Она стояла у своего окна, как бывало прежде. Ее взор блуждал по пустому парку; губы были бледны, как водяные лилии. Может быть, она сожалела о сказанных ею словах тому, кого она больше никогда не увидит; может быть, она думала о вышитом своими руками платке — залоге любви, который должны были принести ей в день победы и который теперь, обагренный кровью, без сомнения, лежал на сердце, переставшем уже биться: во весь этот длинный год до нее не долетело ни одного слова о Фульке Равенсуорсе.

Ее гордость была ей дорога, дороже всего на свете. Она имела право сказать так, как сказала и как вполне приличествует одной из Кастельменов. Если б она поступила иначе, то это была бы слабость… Кто он такой? — бедный солдат, осмелившийся поднять на нее глаза. Но траур, который носила она, был трауром не по одном только отце; не из-за изгнанных Стюартов только потускнели от слез ее очи, и не потому Цецилия Кастельмен — красота, одинаково восхваляемая как по всему городу, так и при дворе — с месяца на месяц оттягивала свое пребывание в Лиллиесфорде.

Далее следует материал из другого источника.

==> flow/run.sh <==
#!/bin/bash
# OpenROAD 26Q1-2900-gdf79404cd8, Yosys 0.63+post, stock flow scripts
make -C /OpenROAD-flow-scripts/flow DESIGN_CONFIG=/design/flow/config.mk WORK_HOME=/design/flow/orfs finish
==> flow/config.mk <==
export PLATFORM = sky130hd
export DESIGN_NAME = Hazard
export DESIGN_NICKNAME = Hazard
export VERILOG_FILES = /design/flow/design.v
export SDC_FILE = /design/flow/constraint.sdc
export NUM_CORES = 4
export LEC_CHECK = 1
export CORE_AREA = 10 10 188 188
export DIE_AREA = 0 0 198 198
==> flow/constraint.sdc <==
current_design Hazard

set clk_period 13.1
set clk_io_pct 0.2

create_clock -name clk0 -period $clk_period [get_ports {clk}]

set non_clock_inputs [all_inputs -no_clocks]
set_input_delay [expr $clk_period * $clk_io_pct] -clock clk0 $non_clock_inputs
set_output_delay [expr $clk_period * $clk_io_pct] -clock clk0 [all_outputs]
==> flow/design.v <==
`timescale 1ns / 1ps
module Hazard (
    input clk, 
    input reset,
    input  [4:0]  a_R1_D, a_R2_D,
    input  [31:0] v_R1_D, v_R2_D,
    input  h_D1, h_D2,
    input  [4:0]  a_R1_E, a_R2_E,
    input  [31:0] v_R1_E, v_R2_E,
    input  h_E1, h_E2,
    input  [4:0]  a_R2_M, 
    input  [31:0] v_R2_M,
    input  [4:0]  a_WB_E,              
    input  [31:0] v_WB_E,
    input  [4:0]  a_WB_M,        
    input  [31:0] v_WB_M,    
    input  [4:0]  a_WB_W,
    input  [31:0] v_WB_W,
    output h_stall_I,                 
    output h_stall_ID,                 
    output h_stall_DE,                 
    output h_flush_DE,                 
    output h_flush_EM,                 
    output [31:0] hv_fwd_D1, hv_fwd_D2,
    output [31:0] hv_fwd_E1, hv_fwd_E2,
    output [31:0] hv_fwd_M
);
    reg [4:0]   a_W;
    reg [31:0]  v_W;
    initial {a_W, v_W} <= 0;
    always @(posedge clk) begin
        if (reset) {a_W, v_W} <= 0;
        else {a_W, v_W} <= {a_WB_W, v_WB_W};
    end
    wire h_stall_D, h_stall_E;
    assign h_stall_D = 
    (
        (h_D1 && a_R1_D == a_WB_E && a_WB_E != 0 && v_WB_E === 32'bz) ||
        (h_D1 && a_R1_D == a_WB_M && a_WB_M != 0 && v_WB_M === 32'bz && !(a_R1_D == a_WB_E && a_WB_E != 0 && v_WB_E !== 32'bz))
    ) ||
    (
        (h_D2 && a_R2_D == a_WB_E && a_WB_E != 0 && v_WB_E === 32'bz) ||
        (h_D2 && a_R2_D == a_WB_M && a_WB_M != 0 && v_WB_M === 32'bz && !(a_R2_D == a_WB_E && a_WB_E != 0 && v_WB_E !== 32'bz))
    ) & ~h_stall_E 
    ;
    assign h_stall_E =  (h_E1 && a_R1_E == a_WB_M && a_WB_M != 0 && v_WB_M === 32'bz) ||
                        (h_E2 && a_R2_E == a_WB_M && a_WB_M != 0 && v_WB_M === 32'bz);
    assign h_stall_I =  h_stall_D || h_stall_E;
    assign h_stall_ID = h_stall_D || h_stall_E;
    assign h_stall_DE = h_stall_E;
    assign h_flush_DE = h_stall_D;
    assign h_flush_EM = h_stall_E;
    assign hv_fwd_D1 =	(a_R1_D == a_WB_E && a_WB_E != 0)? v_WB_E :
					    (a_R1_D == a_WB_M && a_WB_M != 0)? v_WB_M :
					    v_R1_D;
	assign hv_fwd_D2 =	(a_R2_D == a_WB_E && a_WB_E != 0)? v_WB_E :
					    (a_R2_D == a_WB_M && a_WB_M != 0)? v_WB_M :
					    v_R2_D;
    assign hv_fwd_E1 =	(a_R1_E == a_WB_M && a_WB_M != 0)? v_WB_M :
					    (a_R1_E == a_WB_W && a_WB_W != 0)? v_WB_W :
                        (a_R1_E == a_W && a_W != 0)? v_W :
					    v_R1_E;
	assign hv_fwd_E2 =	(a_R2_E == a_WB_M && a_WB_M != 0)? v_WB_M :
					    (a_R2_E == a_WB_W && a_WB_W != 0)? v_WB_W :
                        (a_R2_E == a_W && a_W != 0)? v_W :
					    v_R2_E;
    assign hv_fwd_M  = (a_R2_M == a_WB_W && a_WB_W != 0) ? v_WB_W : v_R2_M;
endmodule
==> summary.txt <==
run metrics: Required @ worst endpoint 10480 ps, maximum vdd ir drop 51.1 uV, via count of the first global-routing pass 7703, async set-or-reset flop fraction in the synthesized netlist 0%, power share of the sequential group 20.6%, post-CTS clock slew at the launch and capture registers of the worst setup and hold paths 60 ps, Detailed Routing Iterations Pass 1 5, layout cells sized above 1 10.4%, RSZ-0062 raised after global routing false, switching fraction of total power 30.3%, Post-Place Worst Slack 4900 ps, clock tree from TritonCTS done, Area growth, synth to finish 89.0%, Crit Path Category input port to output port, count of unresolved DRC violations after routing 0, post-route clock period utilization 62.9%, PortBufs 466, yosys-reported design area after synthesis 0.00569 mm2, element type at the critical path end output port, area of all placed cells without fillers 0.0108 mm2, Setup TNS Final 0 ps, Core ar. 0.0314 mm2, initial antenna violation count 2, post-place instance area 0.0106 mm2, Hold Buf Count CTS 0, Routed WL per cell 22.3 um, filler instances 3248, Yosys cell types 30, Resize count post-CTS 0, ANT nets after route 0, std cell rows 65, startpoint type of the worst setup path input port, part of the power in combinational logic 58.2%, number of buffers created by CTS 5, total cells reported by yosys after synthesis 822, highest achievable clock rate 0.121 GHz, final total power 0.587 mW, relative slew slack 41.4%, H-tree depth 2, routed wire length 36600 um, gpl congestion 0.918, Setup violations, final 0, main flop type after synthesis sky130_fd_sc_hd__dfxtp_1, count of tool warnings 25, HPWL reported at the end of detailed placement 29500 um, tally of max-capacitance violations 0, status complete, no violations, arrival time of the worst setup path 5620 ps, chip area 0.0392 mm2, number of synthesized flops with an enable pin 0, count of pins on the block boundary 467, Largest cells by area sky130_fd_sc_hd__dfxtp_1 (13%), sky130_fd_sc_hd__o221a_2 (13%), sky130_fd_sc_hd__mux2i_1 (11%), sky130_fd_sc_hd__o21ai_1 (11%), sky130_fd_sc_hd__nand2_1 (11%), fraction of post-synthesis cell area in the top cell type by area 13.0%, largest net degree at the start of global routing 65, Yosys Warn Count 9, slew at the pin with the worst max-slew slack 879 ps, largest fanout on the critical path 32, global-route wire length before repair 51500 um, internal power of the cells 0.409 mW, global route overflow 0, sequential area share after synthesis 13.0%, register bit total from synthesis 37, DRT iter0 DRCs 365, Pre-Place Util 18.1%, Chip Width 198 um, synthesized area divided by synthesized cell count 6.92 um2, leakage power figure 3.81 nW, number of clock sinks 37, Hold Path Class input port to flop, final-report hold violation count 0, count of pins over their slew limit 0, buffer levels on the longest clock path 2, total global routing track utilization 17.6%, instance tally after logic synthesis 822, Sw Pwr 0.178 mW, Vias per Instance 4.64, minimum clock period after layout 8240 ps, total vias in the final route 7605, CTS root buf sky130_fd_sc_hd__clkbuf_16, Worst Slack Setup Final 4860 ps, top cell type by total area after synthesis sky130_fd_sc_hd__dfxtp_1, setup bufs post-CTS 0, power density cells 54.6 mW/mm2, mapped cell area 0.00569 mm2, Clock power frac 21.2%, vertical die dimension 198 um
[layout by cell type, fill, tap and decap left out, types with 4 or more instances in the layout]
| cell | n |
|---|---|
| sky130_fd_sc_hd__clkdlybuf4s50_1 | 465 |
| sky130_fd_sc_hd__nand2_1 | 164 |
| sky130_fd_sc_hd__o21ai_1 | 126 |
| sky130_fd_sc_hd__o21ai_0 | 69 |
| sky130_fd_sc_hd__mux2i_1 | 64 |
| sky130_fd_sc_hd__inv_1 | 64 |
| sky130_fd_sc_hd__o221a_2 | 64 |
| sky130_fd_sc_hd__nor2b_1 | 37 |
| sky130_fd_sc_hd__dfxtp_1 | 37 |
| sky130_fd_sc_hd__xnor2_1 | 31 |
| sky130_fd_sc_hd__mux2_2 | 30 |
| sky130_fd_sc_hd__xor2_1 | 24 |
| sky130_fd_sc_hd__buf_4 | 14 |
| sky130_fd_sc_hd__nand3_1 | 6 |
| sky130_fd_sc_hd__nor2_1 | 5 |
| sky130_fd_sc_hd__nand4_1 | 5 |
| sky130_fd_sc_hd__clkbuf_16 | 5 |
| sky130_fd_sc_hd__nor4_4 | 4 |
| sky130_fd_sc_hd__nor3_1 | 4 |
[worst max-delay path, stage by stage]
cell and delay, ps:
sky130_fd_sc_hd__clkdlybuf4s50_1 560, sky130_fd_sc_hd__or4_4 630, sky130_fd_sc_hd__nor2_8 210, sky130_fd_sc_hd__or4_4 460
sky130_fd_sc_hd__o21ai_0 150, sky130_fd_sc_hd__o21ai_0 370, sky130_fd_sc_hd__clkdlybuf4s50_1 610
[layer usage]
| metal | up-vias | global-route usage, % | share of wire (%) |
|---|---|---|---|
| met5 | - | 0 | 0 |
| met1 | 3525 | 21.9 | 41 |
| li1 | 3712 | - | - |
| met4 | 0 | 2.05 | 1.2 |
| met3 | 22 | 4.98 | 8.8 |
| met2 | 346 | 30.4 | 49 |
[stage by stage]
step | hold WS, ps | cells | utilization [%]
2_1_floorplan | 2690 | 822 | -
3_3_place_gp | 3240 | 1630 | 33.8
3_5_place_dp | 3250 | 1630 | 33.8
4_1_cts | 2950 | 1637 | 34.2
5_1_grt | 2980 | 1638 | 34.2
6_report | 2960 | 1640 | 34.2
[registers in the layout, summed over array words and instances, names as in the netlist]
register and cells:
a_W 5, v_W 32
[Yosys cell counts (2+ instances only)]
library cell and instances:
sky130_fd_sc_hd__nand4_1 5, sky130_fd_sc_hd__nor2_1 5, sky130_fd_sc_hd__xor2_1 24, sky130_fd_sc_hd__clkbuf_1 51
sky130_fd_sc_hd__mux2i_1 64, sky130_fd_sc_hd__buf_2 8, sky130_fd_sc_hd__or4_4 3, sky130_fd_sc_hd__nand3_1 6
sky130_fd_sc_hd__nor4_1 2, sky130_fd_sc_hd__nor4_4 2, sky130_fd_sc_hd__dfxtp_1 37, sky130_fd_sc_hd__and4b_1 2
sky130_fd_sc_hd__o21ai_1 126, sky130_fd_sc_hd__buf_6 13, sky130_fd_sc_hd__buf_4 2, sky130_fd_sc_hd__o21ai_0 69
sky130_fd_sc_hd__xnor2_1 31, sky130_fd_sc_hd__nor2b_1 37, sky130_fd_sc_hd__nand2_1 164, sky130_fd_sc_hd__mux2_2 30
sky130_fd_sc_hd__nor3_1 4, sky130_fd_sc_hd__o221a_2 64, sky130_fd_sc_hd__inv_1 64, sky130_fd_sc_hd__mux2_1 2
sky130_fd_sc_hd__nor4_2 2
[worst paths after layout]
path,from,to,cells after the start
setup / recovery,a_WB_M[2],hv_fwd_E2[9],7
hold / removal,reset,v_W[3],2
[kinds of logic after synthesis]
family / synth area share [%]
xor+xnor: 8.47
flops: 13.0
simple gates: 19.8
buf+inv: 11.1
compound gates: 30.0
mux: 17.6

На башне замка пробило 12 часов и блестящее утреннее солнце, казалось, сильнее давило ей сердце; ничто не могло развлечь ее: ни жужжание насекомых, ни звон серебряного колокольчика у ее любимого оленя. Сидя неподвижно и рассеянно смотря на голубую даль, она не слыхала шагов по траве и не заметила, как олени испуганно пустились бежать и как вдруг перед ней из кустов папоротника предстал молоденький мальчик, подошел к террасе и почти детским, но в то же время решительным голосом заговорил в ней о прощении. Она обернулась. Ребенок, одетый в лохмотья, осмелился предстать перед ней, графиней Кастельмен!… Но в манере, с которой он поклонился, заметна была развязность пажа.

— Простите, миледи! Мой господин приказал мне видеть вас, если бы мне пришлось ждать даже до полночи.

— Твой господин?…

Розовая краска на минуту покрыла ее лицо, но тотчас же оно покрылась сильною бледностью.

Мальчик не обратил внимания на ее слова и продолжал громким, взволнованным голосом, боязливо оглядываясь кругом, как заяц, который боится охотников:

— Он приказал мне, когда увижу вас, не говорить его имени, а только передать вам этот залог, чтобы вы видели, что хотя и все погибло, но он не забыл ни своей чести, ни вашей воли.

Цецилия не отвечала. Она протянула руку: то был ее вышитый платок с ее графской короной и с ее именем.